→ **YOUR TASK**
Among the entries below, please repeat exactly and only the lines from the line containing "DP Area,0.00207,mm^2,unchanged" to the line containing "largest net degree", both lines included.

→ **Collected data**
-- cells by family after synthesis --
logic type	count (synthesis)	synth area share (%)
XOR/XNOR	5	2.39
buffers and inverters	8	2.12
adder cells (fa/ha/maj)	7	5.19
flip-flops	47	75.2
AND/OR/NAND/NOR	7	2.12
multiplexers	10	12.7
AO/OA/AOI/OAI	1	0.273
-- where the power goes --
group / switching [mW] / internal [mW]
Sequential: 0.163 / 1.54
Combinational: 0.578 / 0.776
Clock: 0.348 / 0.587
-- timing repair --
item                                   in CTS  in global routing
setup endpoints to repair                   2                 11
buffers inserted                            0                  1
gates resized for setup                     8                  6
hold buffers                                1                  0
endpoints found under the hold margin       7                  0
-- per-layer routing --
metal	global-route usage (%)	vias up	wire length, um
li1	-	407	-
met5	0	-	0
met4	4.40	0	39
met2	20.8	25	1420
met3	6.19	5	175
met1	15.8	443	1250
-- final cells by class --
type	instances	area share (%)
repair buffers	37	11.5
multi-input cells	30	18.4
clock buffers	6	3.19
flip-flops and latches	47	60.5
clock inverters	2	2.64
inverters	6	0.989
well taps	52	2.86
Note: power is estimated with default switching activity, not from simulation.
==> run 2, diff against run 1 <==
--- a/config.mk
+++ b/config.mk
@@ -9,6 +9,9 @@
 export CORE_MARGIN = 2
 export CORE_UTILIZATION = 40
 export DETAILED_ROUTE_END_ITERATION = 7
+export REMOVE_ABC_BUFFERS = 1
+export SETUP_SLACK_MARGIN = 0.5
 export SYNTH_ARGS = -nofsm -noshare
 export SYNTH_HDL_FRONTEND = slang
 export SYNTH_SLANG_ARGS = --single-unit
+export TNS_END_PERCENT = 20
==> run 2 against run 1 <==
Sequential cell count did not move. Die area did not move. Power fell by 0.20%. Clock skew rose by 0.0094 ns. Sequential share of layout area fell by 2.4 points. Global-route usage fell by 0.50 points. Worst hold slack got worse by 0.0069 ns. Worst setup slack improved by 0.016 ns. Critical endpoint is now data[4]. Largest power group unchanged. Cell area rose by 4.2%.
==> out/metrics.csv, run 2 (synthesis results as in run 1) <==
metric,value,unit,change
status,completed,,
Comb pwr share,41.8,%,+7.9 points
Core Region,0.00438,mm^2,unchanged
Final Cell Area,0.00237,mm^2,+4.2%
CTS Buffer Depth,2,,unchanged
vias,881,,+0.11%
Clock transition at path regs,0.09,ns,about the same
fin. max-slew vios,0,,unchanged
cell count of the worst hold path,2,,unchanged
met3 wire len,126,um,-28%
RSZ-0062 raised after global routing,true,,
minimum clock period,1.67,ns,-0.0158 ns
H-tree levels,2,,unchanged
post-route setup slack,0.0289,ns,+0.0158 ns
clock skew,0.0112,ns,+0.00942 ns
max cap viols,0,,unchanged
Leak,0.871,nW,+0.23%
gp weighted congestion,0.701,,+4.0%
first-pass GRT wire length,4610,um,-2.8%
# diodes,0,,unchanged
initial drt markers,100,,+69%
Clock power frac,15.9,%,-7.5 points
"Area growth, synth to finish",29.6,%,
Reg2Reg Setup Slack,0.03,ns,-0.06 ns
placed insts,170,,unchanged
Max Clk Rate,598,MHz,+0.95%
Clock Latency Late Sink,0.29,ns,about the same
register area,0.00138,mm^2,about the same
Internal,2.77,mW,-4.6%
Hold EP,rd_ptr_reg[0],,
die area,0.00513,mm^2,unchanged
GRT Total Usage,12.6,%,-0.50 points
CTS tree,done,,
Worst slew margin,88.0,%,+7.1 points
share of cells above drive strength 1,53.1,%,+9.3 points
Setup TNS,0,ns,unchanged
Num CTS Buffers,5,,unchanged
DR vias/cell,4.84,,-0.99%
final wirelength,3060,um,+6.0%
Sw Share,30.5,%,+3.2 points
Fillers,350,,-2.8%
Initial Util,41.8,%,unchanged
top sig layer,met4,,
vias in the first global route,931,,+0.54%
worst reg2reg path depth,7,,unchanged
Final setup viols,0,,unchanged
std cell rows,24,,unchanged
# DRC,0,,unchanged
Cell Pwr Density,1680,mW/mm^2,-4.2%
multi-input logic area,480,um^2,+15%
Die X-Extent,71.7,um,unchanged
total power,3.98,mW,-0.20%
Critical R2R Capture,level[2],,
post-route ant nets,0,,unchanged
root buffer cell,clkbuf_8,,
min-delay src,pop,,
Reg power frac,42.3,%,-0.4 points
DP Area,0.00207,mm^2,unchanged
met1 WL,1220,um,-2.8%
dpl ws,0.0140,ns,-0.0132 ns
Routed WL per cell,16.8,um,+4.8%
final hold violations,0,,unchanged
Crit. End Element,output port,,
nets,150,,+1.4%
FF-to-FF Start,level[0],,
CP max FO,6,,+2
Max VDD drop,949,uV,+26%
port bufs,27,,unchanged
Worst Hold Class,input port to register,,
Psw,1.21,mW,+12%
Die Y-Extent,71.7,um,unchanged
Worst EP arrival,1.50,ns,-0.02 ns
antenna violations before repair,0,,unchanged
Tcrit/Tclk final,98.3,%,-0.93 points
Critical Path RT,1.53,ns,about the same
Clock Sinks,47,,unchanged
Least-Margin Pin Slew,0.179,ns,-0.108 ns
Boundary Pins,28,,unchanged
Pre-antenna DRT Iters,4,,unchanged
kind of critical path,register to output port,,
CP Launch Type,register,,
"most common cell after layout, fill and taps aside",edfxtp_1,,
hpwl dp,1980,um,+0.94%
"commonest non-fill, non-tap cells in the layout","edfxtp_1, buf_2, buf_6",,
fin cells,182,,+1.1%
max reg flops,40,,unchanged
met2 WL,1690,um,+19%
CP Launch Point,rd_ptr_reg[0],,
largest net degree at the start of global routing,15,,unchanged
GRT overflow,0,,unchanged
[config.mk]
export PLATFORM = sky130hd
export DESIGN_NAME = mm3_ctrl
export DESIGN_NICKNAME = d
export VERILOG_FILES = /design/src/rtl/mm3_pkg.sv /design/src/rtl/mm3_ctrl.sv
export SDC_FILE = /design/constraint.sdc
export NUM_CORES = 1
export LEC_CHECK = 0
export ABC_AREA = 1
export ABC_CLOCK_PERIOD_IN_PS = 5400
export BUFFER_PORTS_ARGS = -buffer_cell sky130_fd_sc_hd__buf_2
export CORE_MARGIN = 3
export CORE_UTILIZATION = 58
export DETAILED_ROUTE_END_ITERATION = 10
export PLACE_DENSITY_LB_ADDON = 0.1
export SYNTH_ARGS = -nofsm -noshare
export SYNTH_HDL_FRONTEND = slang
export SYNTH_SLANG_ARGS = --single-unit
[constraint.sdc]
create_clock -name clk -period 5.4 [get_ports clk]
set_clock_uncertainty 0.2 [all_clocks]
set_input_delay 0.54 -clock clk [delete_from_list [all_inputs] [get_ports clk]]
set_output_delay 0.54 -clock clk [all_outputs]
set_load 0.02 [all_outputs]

→ **RESULT**
DP Area,0.00207,mm^2,unchanged
met1 WL,1220,um,-2.8%
dpl ws,0.0140,ns,-0.0132 ns
Routed WL per cell,16.8,um,+4.8%
final hold violations,0,,unchanged
Crit. End Element,output port,,
nets,150,,+1.4%
FF-to-FF Start,level[0],,
CP max FO,6,,+2
Max VDD drop,949,uV,+26%
port bufs,27,,unchanged
Worst Hold Class,input port to register,,
Psw,1.21,mW,+12%
Die Y-Extent,71.7,um,unchanged
Worst EP arrival,1.50,ns,-0.02 ns
antenna violations before repair,0,,unchanged
Tcrit/Tclk final,98.3,%,-0.93 points
Critical Path RT,1.53,ns,about the same
Clock Sinks,47,,unchanged
Least-Margin Pin Slew,0.179,ns,-0.108 ns
Boundary Pins,28,,unchanged
Pre-antenna DRT Iters,4,,unchanged
kind of critical path,register to output port,,
CP Launch Type,register,,
"most common cell after layout, fill and taps aside",edfxtp_1,,
hpwl dp,1980,um,+0.94%
"commonest non-fill, non-tap cells in the layout","edfxtp_1, buf_2, buf_6",,
fin cells,182,,+1.1%
max reg flops,40,,unchanged
met2 WL,1690,um,+19%
CP Launch Point,rd_ptr_reg[0],,
largest net degree at the start of global routing,15,,unchanged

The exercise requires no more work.